Over the coming decades, as we live out the age of oil, our societal needs will begin to be addressed by alternative means as the monetary, ecological and societal costs of continuing with petrochemical (petroleum-derived chemicals) solutions become too great.
Large-scale burning of fossil fuels — whether for heat, locomotion or electricity — will one day be a thing of the past. Most accept this fate as reality, though not all agree that this future is imminent enough to warrant concern at this stage. Predictions of global climate change and sea level rise as a result of our fossil fuel consumption have in recent years hastened the search for alternative energy sources.
With the politics, cost and environmental impact of fossil fuel consumption always on the radar, it’s easy to overlook how else the petroleum industry meets current societal demands: by providing necessary chemical feedstocks for the modern materials that we have fully integrated into our daily lives. You can’t blame Ukraine and its citizens for prioritizing their concern with whether or not the Kremlin shuts off their natural gas supply before winter over their concern for where their yogurt containers come from. Stateside, where on the contrary, we’re currently enjoying some of the lowest gasoline prices in recent years, concerns over material sourcing still rarely register.
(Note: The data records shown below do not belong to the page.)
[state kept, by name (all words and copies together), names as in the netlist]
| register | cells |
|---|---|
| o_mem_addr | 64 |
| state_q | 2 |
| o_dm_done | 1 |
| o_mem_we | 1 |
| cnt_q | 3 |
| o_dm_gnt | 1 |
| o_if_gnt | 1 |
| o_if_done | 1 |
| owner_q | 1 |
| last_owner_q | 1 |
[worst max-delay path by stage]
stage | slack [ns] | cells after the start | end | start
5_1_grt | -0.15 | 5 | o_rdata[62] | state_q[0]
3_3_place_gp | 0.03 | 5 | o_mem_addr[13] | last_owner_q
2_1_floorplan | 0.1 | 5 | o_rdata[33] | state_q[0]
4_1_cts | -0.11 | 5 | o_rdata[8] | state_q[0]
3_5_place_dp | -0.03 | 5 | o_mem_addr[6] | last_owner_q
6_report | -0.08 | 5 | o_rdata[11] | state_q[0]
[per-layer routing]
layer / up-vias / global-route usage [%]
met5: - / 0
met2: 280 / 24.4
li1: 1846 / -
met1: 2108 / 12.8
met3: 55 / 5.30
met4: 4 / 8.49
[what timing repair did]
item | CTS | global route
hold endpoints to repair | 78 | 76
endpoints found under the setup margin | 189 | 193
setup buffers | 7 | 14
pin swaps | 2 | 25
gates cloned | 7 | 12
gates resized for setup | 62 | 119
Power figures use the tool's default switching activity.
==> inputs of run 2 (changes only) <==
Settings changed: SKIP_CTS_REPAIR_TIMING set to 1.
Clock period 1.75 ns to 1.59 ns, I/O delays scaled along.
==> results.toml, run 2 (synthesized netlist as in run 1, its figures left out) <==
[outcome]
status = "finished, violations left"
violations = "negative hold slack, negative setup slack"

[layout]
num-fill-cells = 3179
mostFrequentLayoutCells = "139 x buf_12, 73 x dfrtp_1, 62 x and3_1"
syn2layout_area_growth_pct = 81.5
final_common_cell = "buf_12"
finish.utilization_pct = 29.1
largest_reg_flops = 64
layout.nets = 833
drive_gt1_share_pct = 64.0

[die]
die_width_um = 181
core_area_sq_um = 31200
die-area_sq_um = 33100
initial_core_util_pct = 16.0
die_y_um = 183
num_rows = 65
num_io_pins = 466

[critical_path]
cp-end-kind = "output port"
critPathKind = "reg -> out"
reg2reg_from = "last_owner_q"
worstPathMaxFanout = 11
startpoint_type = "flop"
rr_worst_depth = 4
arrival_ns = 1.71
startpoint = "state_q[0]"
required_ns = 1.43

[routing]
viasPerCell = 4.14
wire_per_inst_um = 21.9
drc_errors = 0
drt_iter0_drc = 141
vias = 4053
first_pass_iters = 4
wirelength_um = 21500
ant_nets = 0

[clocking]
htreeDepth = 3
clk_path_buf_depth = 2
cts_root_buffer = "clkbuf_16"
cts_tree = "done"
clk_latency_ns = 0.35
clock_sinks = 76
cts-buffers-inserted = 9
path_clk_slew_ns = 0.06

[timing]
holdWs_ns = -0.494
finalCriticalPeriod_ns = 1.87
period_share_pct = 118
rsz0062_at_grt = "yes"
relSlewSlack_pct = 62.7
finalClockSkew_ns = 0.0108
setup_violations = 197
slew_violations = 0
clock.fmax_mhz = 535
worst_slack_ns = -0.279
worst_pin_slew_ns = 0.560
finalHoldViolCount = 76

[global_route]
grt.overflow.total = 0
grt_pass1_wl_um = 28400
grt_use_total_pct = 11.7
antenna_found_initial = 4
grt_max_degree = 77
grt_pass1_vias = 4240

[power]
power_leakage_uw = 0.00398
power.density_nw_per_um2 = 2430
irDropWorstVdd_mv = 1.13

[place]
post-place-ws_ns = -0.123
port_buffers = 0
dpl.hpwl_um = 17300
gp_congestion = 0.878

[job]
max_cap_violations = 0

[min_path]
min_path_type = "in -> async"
When you consider that other than wood, glass, ceramics, and metals, most of the materials we use, from plastics to insulation to textiles, are generated from petrochemical feedstocks, it becomes apparent that we are more prepared for the end of oil from an energy standpoint than from a materials standpoint.
Over the course of the last century our chemical processes and products have relied almost exclusively on petroleum feedstocks for the synthesis of organic chemicals and materials — in this context “organic” shouldn’t conjure images of folks in Birkenstocks at the annual Common Ground Country Fair. Instead it refers to compounds composed mostly of carbon, hydrogen and oxygen. Whether we’re talking about your locally grown tomatoes, your synthetic shirt or your medication, it’s all organic by this definition. Biomass tends to have a higher oxygen content compared with petrochemicals, giving the two drastically different properties as both fuels and chemical feedstocks.
As fuels, petrochemicals generally provide a more thorough burn than most biomass. Burning is the process of rapid oxidation (in this case adding oxygen to carbon) and since woody biomass has so many oxygens to begin with, you could think about it as already half burned to begin with. Since most petrochemicals are less oxidized, they’re “less burned” from the start, meaning a more complete burn. The more complete burn and greater density of energy is why petroleum products are so valuable to us as fuels.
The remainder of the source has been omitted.